RAW DATA section start

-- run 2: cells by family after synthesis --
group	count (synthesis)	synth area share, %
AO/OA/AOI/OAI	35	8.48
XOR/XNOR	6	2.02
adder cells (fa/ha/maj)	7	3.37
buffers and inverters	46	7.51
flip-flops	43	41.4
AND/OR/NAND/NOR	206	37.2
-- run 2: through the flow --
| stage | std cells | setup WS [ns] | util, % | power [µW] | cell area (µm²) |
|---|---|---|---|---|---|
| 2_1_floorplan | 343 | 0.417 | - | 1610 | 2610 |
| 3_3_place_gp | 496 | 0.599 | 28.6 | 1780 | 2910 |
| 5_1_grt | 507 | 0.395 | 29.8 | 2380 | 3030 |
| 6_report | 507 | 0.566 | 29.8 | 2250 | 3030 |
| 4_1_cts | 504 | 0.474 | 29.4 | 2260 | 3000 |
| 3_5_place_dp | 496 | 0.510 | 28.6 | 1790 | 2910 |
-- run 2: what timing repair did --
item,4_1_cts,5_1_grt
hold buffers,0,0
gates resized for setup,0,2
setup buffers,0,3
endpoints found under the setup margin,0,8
[src/rtl/seq_alu_if.sv]
// Valid/ready operand and result bus for seq_alu.
// The master drives operands and the consumer ready; the slave returns the result.
interface seq_alu_if #(
    parameter int WIDTH = 8,
    parameter int OP_W  = 4
) ();
    logic             in_valid;
    logic             in_ready;
    logic [OP_W-1:0]  op;
    logic [WIDTH-1:0] ra_in;
    logic [WIDTH-1:0] rb_in;
    logic             out_valid;
    logic             out_ready;
    logic [WIDTH-1:0] res_out;
    logic [WIDTH-1:0] car_out;
    logic             zero;
    logic             jump;

    modport master (
        output in_valid, op, ra_in, rb_in, out_ready,
        input  in_ready, out_valid, res_out, car_out, zero, jump
    );

    modport slave (
        input  in_valid, op, ra_in, rb_in, out_ready,
        output in_ready, out_valid, res_out, car_out, zero, jump
    );
endinterface

[src/rtl/seq_alu.sv]
// Registered, handshaked ALU with saturating add/sub, shifts with carry-out,
// an EQ branch flag and an iterative signed multiply.
//   state | meaning
//   IDLE  | no result pending, ready to accept an op
//   BUSY  | MUL iterating, one multiplier bit per cycle
//   DONE  | result held until the consumer takes it
module seq_alu #(
    parameter int WIDTH = 8,
    parameter int OP_W  = 4
) (
    input  logic         clk,
    input  logic         rst_n,
    input  logic         flush,
    seq_alu_if.slave     bus
);
    localparam int CW = $clog2(WIDTH);
    localparam logic [OP_W-1:0] OP_AND  = OP_W'(0);
    localparam logic [OP_W-1:0] OP_SLT  = OP_W'(1);
    localparam logic [OP_W-1:0] OP_OR   = OP_W'(2);
    localparam logic [OP_W-1:0] OP_ADD  = OP_W'(3);
    localparam logic [OP_W-1:0] OP_SRL  = OP_W'(4);
    localparam logic [OP_W-1:0] OP_SRA  = OP_W'(5);
    localparam logic [OP_W-1:0] OP_EQ   = OP_W'(6);
    localparam logic [OP_W-1:0] OP_SUB  = OP_W'(8);
    localparam logic [OP_W-1:0] OP_MUL  = OP_W'(9);
    localparam logic [WIDTH:0]  SH_LIM  = (WIDTH+1)'(2*WIDTH);
    localparam logic [WIDTH-1:0] MAX_POS = {1'b0, {(WIDTH-1){1'b1}}};
    localparam logic [WIDTH-1:0] MIN_NEG = {1'b1, {(WIDTH-1){1'b0}}};

    typedef enum logic [1:0] {IDLE, BUSY, DONE} state_t;

    state_t state, state_nxt;

    logic [WIDTH-1:0]   ra, rb;
    logic               accept, is_mul;
    logic [WIDTH-1:0]   res_c, car_c;
    logic               jump_c;
    logic [WIDTH:0]     sum_add, sum_sub;
    logic [2*WIDTH-1:0] srl_v, sra_v;
    logic               sh_big;

    logic [WIDTH-1:0]   res_q, car_q;
    logic               zero_q, jump_q;
    logic [CW-1:0]      cnt;
    logic [2*WIDTH-1:0] mc, acc, acc_nxt, addend;
    logic [WIDTH-1:0]   mp;

    assign ra     = bus.ra_in;
    assign rb     = bus.rb_in;
    assign is_mul = (bus.op == OP_MUL);

    assign bus.in_ready  = (state == IDLE) || ((state == DONE) && bus.out_ready);
    assign accept        = bus.in_valid && bus.in_ready && !flush;
    assign bus.out_valid = (state == DONE);
    assign bus.res_out   = res_q;
    assign bus.car_out   = car_q;
    assign bus.zero      = zero_q;
    assign bus.jump      = jump_q;

    // Returns {car, res}; the extra sum bit disagreeing with the sign bit flags saturation.
    function automatic logic [2*WIDTH-1:0] saturate(input logic [WIDTH:0] s);
        if (s[WIDTH] == s[WIDTH-1])
            saturate = {{WIDTH{1'b0}}, s[WIDTH-1:0]};
        else if (!s[WIDTH])
            saturate = {{{(WIDTH-1){1'b0}}, 1'b1}, MAX_POS};
        else
            saturate = {{WIDTH{1'b1}}, MIN_NEG};
    endfunction

    always_ff @(posedge clk or negedge rst_n) begin
        if (!rst_n) state <= IDLE;
        else        state <= state_nxt;
    end

    always_comb begin
        state_nxt = state;
        case (state)
            IDLE: if (accept) state_nxt = is_mul ? BUSY : DONE;
            BUSY: if (cnt == '0) state_nxt = DONE;
            DONE: begin
                if (bus.out_ready) begin
                    if (accept) state_nxt = is_mul ? BUSY : DONE;
                    else        state_nxt = IDLE;
                end
            end
            default: state_nxt = IDLE;
        endcase
        if (flush) state_nxt = IDLE;
    end

    always_comb begin
        sum_add = {ra[WIDTH-1], ra} + {rb[WIDTH-1], rb};
        sum_sub = {ra[WIDTH-1], ra} - {rb[WIDTH-1], rb};
        sh_big  = ({1'b0, rb} >= SH_LIM);
        srl_v   = {ra, {WIDTH{1'b0}}} >> rb;
        sra_v   = $signed({ra, {WIDTH{1'b0}}}) >>> rb;
        res_c   = ra;
        car_c   = '0;
        jump_c  = 1'b0;
        case (bus.op)
            OP_AND: res_c = ra & rb;
            OP_SLT: res_c = {{(WIDTH-1){1'b0}}, ($signed(ra) < $signed(rb))};
            OP_OR:  res_c = ra | rb;
            OP_ADD: {car_c, res_c} = saturate(sum_add);
            OP_SUB: {car_c, res_c} = saturate(sum_sub);
            OP_SRL: {res_c, car_c} = sh_big ? '0 : srl_v;
            OP_SRA: {res_c, car_c} = sh_big ? {(2*WIDTH){ra[WIDTH-1]}} : sra_v;
            OP_EQ: begin
                res_c  = '0;
                jump_c = (ra == rb);
            end
            default: res_c = ra;
        endcase
    end

    // Last multiplier bit carries negative weight in two's complement, so it subtracts.
    always_comb begin
        addend = '0;
        if (mp[0]) addend = (cnt == '0) ? ('0 - mc) : mc;
        acc_nxt = acc + addend;
    end

    always_ff @(posedge clk or negedge rst_n) begin
        if (!rst_n) begin
            res_q  <= '0;
            car_q  <= '0;
            zero_q <= 1'b0;
            jump_q <= 1'b0;
            cnt    <= '0;
            mc     <= '0;
            mp     <= '0;
            acc    <= '0;
        end else if (!flush) begin
            if (accept) begin
                if (is_mul) begin
                    mc  <= {{WIDTH{ra[WIDTH-1]}}, ra};
                    mp  <= rb;
                    acc <= '0;
                    cnt <= CW'(WIDTH-1);
                end else begin
                    res_q  <= res_c;
                    car_q  <= car_c;
                    zero_q <= (res_c == '0);
                    jump_q <= jump_c;
                end
            end else if (state == BUSY) begin
                acc <= acc_nxt;
                mc  <= mc << 1;
                mp  <= mp >> 1;
                if (cnt == '0) begin
                    res_q  <= acc_nxt[WIDTH-1:0];
                    car_q  <= acc_nxt[2*WIDTH-1:WIDTH];
                    zero_q <= (acc_nxt[WIDTH-1:0] == '0);
                    jump_q <= 1'b0;
                end else begin
                    cnt <= cnt - 1'b1;
                end
            end
        end
    end
endmodule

RAW DATA section end

WORK ORDER: Every line above from the line with "hold buffers,0,0" to the line with "setup buffers,0,3", inclusive, must be returned exactly; no other line belongs in the reply.

OUTPUT FOR THIS EXERCISE:
hold buffers,0,0
gates resized for setup,0,2
setup buffers,0,3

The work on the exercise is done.